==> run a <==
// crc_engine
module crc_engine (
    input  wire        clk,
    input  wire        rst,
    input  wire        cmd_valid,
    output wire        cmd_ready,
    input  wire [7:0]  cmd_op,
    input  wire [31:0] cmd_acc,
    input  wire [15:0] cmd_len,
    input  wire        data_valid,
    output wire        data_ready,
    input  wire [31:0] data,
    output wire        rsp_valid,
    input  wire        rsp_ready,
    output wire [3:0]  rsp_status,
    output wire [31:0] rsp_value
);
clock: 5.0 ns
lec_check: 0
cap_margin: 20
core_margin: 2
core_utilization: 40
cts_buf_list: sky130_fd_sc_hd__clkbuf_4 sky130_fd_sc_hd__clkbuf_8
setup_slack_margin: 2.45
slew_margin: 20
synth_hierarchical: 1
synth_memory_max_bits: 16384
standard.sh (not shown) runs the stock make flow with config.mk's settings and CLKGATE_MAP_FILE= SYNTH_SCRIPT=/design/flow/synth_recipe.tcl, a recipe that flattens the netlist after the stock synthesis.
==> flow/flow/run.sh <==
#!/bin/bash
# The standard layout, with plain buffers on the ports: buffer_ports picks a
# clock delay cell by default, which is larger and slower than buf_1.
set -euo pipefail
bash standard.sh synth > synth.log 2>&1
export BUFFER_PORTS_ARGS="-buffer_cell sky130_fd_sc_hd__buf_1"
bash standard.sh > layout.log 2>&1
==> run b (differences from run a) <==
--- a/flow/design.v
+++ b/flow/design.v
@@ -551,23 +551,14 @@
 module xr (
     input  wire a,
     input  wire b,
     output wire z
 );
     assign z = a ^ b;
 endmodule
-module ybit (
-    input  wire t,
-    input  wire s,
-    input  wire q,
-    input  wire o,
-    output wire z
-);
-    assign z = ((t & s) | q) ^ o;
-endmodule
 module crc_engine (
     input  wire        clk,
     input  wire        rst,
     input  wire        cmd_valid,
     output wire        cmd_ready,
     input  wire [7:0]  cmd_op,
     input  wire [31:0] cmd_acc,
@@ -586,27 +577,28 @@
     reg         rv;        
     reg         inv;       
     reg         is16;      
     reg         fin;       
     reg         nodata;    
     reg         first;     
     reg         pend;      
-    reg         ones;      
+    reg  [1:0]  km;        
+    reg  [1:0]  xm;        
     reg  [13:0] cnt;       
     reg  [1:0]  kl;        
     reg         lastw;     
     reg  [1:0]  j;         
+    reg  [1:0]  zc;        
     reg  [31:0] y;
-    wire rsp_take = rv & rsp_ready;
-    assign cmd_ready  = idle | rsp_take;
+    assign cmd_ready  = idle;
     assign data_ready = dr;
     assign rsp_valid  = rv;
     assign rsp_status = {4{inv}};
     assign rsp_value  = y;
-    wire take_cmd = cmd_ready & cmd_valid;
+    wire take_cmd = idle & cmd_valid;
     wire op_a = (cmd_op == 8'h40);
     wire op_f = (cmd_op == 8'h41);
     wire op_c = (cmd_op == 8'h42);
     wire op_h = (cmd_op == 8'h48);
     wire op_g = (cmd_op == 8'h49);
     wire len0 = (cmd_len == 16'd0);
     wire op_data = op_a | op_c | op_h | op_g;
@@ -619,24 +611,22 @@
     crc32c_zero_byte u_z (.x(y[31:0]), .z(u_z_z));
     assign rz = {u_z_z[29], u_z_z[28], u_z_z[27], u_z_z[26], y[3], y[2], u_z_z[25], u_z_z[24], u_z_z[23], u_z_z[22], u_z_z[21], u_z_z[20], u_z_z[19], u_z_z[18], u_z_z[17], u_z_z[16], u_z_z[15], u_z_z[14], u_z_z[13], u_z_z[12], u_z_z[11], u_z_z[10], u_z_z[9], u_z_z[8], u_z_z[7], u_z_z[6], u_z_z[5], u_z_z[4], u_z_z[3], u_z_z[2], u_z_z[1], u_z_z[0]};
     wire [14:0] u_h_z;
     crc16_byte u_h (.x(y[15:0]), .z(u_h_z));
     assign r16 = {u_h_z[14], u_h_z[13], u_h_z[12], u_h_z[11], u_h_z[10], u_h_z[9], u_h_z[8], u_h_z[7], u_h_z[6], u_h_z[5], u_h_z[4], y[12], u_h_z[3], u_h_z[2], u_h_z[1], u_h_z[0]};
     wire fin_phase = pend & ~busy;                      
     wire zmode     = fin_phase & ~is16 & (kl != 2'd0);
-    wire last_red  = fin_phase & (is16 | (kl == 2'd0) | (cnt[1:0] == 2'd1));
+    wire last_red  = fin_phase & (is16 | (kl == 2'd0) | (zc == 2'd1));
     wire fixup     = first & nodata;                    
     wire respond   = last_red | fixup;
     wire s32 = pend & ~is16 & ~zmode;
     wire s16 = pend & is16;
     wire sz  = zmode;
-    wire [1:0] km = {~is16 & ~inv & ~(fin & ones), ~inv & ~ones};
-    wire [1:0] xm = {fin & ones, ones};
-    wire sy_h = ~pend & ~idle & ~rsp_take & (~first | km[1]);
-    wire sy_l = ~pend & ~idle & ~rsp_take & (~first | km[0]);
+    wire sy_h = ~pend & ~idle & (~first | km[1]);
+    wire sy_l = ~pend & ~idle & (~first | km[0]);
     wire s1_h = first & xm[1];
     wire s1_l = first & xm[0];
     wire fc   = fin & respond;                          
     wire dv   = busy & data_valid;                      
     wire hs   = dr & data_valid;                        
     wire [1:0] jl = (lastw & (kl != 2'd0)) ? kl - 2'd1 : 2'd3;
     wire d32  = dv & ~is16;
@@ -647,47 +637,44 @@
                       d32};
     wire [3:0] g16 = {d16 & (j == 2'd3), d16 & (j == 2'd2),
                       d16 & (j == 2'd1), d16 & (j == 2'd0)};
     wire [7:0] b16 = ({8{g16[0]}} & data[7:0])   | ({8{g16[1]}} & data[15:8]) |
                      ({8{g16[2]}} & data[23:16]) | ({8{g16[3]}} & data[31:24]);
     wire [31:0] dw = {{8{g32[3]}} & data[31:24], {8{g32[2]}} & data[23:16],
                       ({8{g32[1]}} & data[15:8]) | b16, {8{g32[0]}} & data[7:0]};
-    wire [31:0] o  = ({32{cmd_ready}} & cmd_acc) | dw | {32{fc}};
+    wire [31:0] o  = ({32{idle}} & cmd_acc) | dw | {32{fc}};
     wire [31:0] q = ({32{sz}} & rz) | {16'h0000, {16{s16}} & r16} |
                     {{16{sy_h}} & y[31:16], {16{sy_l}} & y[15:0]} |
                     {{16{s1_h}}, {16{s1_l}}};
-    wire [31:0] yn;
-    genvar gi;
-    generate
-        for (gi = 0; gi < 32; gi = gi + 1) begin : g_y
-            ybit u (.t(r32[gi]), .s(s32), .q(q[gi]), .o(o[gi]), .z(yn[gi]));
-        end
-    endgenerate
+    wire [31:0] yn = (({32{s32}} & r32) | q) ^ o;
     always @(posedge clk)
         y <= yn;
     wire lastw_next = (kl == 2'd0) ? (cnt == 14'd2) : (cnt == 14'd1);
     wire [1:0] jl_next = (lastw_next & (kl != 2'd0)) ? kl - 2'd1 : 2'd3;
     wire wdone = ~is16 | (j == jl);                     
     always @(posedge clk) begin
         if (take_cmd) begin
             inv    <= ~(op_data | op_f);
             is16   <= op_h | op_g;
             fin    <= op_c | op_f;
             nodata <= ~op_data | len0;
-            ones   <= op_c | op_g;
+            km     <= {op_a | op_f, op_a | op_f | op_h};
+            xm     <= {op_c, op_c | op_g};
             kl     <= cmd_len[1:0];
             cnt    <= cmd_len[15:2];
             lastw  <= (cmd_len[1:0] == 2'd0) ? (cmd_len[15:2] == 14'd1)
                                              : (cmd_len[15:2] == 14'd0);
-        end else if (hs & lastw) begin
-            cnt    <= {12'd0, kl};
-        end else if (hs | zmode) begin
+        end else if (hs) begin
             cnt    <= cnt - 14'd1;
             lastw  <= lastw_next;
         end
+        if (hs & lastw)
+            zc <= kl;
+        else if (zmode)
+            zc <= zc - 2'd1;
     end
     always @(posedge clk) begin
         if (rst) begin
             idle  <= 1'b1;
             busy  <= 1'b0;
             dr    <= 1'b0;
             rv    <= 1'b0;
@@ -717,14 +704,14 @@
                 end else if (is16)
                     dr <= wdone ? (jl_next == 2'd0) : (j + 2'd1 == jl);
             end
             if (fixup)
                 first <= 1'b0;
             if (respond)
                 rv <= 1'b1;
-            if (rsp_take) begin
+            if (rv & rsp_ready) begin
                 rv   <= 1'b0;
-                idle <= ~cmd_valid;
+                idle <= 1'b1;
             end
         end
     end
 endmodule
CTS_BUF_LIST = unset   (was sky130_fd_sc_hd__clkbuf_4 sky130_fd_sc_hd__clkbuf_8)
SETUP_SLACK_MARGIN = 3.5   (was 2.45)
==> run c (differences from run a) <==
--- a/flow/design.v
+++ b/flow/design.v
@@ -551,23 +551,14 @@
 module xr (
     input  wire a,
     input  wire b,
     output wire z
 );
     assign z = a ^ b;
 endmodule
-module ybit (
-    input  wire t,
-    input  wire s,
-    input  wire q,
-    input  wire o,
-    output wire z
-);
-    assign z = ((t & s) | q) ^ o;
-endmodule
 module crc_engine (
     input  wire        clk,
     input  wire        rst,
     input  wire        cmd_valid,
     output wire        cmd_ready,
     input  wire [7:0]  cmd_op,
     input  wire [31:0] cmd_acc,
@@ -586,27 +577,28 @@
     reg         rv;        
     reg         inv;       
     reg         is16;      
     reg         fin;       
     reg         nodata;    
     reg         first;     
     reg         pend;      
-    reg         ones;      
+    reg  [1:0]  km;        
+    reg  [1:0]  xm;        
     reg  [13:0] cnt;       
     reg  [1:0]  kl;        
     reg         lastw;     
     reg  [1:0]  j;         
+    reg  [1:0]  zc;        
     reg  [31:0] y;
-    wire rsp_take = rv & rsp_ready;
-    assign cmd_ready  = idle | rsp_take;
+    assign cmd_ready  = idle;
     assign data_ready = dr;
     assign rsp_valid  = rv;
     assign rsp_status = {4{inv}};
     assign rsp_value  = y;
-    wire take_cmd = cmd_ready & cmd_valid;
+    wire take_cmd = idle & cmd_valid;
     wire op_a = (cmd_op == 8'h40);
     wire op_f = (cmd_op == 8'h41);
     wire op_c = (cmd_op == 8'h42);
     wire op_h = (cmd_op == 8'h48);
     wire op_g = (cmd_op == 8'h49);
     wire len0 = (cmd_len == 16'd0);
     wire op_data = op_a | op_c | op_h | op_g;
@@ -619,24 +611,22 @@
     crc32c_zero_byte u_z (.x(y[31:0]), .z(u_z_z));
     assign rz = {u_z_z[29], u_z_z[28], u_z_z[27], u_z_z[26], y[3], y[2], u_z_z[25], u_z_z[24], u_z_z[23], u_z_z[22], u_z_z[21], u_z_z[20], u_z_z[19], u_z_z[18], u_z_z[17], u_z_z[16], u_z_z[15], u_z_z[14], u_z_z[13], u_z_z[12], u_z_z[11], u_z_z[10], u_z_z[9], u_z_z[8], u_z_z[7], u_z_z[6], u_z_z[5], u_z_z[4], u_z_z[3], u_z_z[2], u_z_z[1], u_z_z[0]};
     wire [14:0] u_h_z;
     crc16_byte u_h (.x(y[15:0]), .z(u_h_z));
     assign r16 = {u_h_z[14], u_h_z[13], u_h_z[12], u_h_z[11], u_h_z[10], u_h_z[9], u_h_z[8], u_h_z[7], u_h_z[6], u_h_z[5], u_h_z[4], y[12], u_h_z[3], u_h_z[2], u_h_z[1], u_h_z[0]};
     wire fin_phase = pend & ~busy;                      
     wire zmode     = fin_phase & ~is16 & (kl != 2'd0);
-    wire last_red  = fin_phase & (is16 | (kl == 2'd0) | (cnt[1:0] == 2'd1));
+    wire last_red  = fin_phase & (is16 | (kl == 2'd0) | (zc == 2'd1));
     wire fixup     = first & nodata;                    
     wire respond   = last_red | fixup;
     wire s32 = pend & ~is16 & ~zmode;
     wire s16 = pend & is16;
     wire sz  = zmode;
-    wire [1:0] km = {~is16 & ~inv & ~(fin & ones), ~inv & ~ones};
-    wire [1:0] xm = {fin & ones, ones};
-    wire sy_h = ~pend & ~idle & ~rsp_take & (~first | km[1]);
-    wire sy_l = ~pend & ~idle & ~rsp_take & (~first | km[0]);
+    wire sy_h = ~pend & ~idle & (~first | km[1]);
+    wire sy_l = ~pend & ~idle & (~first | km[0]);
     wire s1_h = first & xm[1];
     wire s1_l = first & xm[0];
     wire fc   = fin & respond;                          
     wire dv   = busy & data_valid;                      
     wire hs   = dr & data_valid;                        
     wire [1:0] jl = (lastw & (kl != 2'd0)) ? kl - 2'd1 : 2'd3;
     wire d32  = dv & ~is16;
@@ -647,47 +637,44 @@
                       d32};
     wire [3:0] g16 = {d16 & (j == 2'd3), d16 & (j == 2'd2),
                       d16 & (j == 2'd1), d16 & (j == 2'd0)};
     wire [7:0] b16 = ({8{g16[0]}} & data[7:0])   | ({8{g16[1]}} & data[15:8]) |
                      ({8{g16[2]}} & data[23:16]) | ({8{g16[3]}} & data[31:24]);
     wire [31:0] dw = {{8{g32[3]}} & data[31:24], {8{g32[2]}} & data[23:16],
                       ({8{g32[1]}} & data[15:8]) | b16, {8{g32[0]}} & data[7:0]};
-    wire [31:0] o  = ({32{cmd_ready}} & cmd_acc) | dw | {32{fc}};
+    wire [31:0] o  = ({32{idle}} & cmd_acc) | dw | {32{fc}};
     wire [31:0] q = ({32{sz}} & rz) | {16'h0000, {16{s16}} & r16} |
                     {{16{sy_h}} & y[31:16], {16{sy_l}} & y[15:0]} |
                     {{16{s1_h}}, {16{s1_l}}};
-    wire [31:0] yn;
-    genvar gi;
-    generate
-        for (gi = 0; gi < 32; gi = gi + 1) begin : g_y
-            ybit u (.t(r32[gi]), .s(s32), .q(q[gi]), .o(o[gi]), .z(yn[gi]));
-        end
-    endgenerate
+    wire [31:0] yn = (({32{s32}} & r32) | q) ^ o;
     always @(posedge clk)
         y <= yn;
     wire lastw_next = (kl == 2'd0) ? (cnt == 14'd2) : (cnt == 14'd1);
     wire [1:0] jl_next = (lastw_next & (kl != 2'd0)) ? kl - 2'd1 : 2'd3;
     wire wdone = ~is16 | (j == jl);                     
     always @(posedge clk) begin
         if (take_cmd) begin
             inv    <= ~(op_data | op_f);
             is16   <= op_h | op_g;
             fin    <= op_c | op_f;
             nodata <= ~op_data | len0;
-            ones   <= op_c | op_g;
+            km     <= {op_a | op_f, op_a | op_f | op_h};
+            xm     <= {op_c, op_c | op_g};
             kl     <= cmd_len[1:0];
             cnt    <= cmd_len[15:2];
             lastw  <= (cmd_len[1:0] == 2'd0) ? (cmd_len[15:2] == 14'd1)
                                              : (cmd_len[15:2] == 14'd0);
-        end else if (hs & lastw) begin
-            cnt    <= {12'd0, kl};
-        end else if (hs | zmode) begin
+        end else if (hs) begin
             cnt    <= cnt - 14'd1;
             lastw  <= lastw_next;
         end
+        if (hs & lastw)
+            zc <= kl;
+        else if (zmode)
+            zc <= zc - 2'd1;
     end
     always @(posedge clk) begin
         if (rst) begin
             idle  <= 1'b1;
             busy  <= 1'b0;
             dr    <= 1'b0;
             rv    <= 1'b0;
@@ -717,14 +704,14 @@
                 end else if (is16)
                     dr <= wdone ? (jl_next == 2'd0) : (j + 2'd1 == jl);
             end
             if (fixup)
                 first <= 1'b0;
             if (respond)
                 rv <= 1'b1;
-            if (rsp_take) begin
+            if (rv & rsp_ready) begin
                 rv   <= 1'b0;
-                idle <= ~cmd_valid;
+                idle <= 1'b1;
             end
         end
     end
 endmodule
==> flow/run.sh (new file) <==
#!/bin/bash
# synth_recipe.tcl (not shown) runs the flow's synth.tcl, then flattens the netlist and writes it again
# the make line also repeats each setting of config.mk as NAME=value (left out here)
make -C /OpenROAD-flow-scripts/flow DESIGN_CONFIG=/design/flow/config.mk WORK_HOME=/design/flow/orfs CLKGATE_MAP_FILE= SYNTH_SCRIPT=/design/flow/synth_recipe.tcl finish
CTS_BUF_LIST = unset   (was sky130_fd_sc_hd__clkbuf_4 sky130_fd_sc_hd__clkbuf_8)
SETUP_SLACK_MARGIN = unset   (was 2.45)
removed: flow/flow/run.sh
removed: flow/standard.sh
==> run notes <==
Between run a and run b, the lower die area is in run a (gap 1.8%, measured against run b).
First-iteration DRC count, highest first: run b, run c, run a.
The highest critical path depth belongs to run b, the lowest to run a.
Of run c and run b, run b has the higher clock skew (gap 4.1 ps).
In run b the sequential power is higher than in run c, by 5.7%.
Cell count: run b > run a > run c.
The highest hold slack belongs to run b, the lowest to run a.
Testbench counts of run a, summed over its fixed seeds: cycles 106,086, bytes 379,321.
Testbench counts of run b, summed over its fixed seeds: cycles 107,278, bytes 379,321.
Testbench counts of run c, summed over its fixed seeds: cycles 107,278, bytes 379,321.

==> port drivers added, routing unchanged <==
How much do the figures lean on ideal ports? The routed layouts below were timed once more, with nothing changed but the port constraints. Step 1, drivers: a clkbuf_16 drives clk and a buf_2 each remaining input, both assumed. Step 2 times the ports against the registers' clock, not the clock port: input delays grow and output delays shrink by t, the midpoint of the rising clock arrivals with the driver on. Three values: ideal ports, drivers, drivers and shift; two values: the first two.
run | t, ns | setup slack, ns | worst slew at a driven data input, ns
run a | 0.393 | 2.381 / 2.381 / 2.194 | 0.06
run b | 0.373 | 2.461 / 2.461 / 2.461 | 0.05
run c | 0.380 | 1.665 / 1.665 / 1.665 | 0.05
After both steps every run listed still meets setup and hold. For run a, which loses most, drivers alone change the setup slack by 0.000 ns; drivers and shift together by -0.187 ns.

◆ TASK ITEM: Write out exactly the final stretch of the records: the line containing "The highest critical" and every line after it, through the last, and nothing else.

◆ EXERCISE SOLUTION:
The highest critical path depth belongs to run b, the lowest to run a.
Of run c and run b, run b has the higher clock skew (gap 4.1 ps).
In run b the sequential power is higher than in run c, by 5.7%.
Cell count: run b > run a > run c.
The highest hold slack belongs to run b, the lowest to run a.
Testbench counts of run a, summed over its fixed seeds: cycles 106,086, bytes 379,321.
Testbench counts of run b, summed over its fixed seeds: cycles 107,278, bytes 379,321.
Testbench counts of run c, summed over its fixed seeds: cycles 107,278, bytes 379,321.

==> port drivers added, routing unchanged <==
How much do the figures lean on ideal ports? The routed layouts below were timed once more, with nothing changed but the port constraints. Step 1, drivers: a clkbuf_16 drives clk and a buf_2 each remaining input, both assumed. Step 2 times the ports against the registers' clock, not the clock port: input delays grow and output delays shrink by t, the midpoint of the rising clock arrivals with the driver on. Three values: ideal ports, drivers, drivers and shift; two values: the first two.
run | t, ns | setup slack, ns | worst slew at a driven data input, ns
run a | 0.393 | 2.381 / 2.381 / 2.194 | 0.06
run b | 0.373 | 2.461 / 2.461 / 2.461 | 0.05
run c | 0.380 | 1.665 / 1.665 / 1.665 | 0.05
After both steps every run listed still meets setup and hold. For run a, which loses most, drivers alone change the setup slack by 0.000 ns; drivers and shift together by -0.187 ns.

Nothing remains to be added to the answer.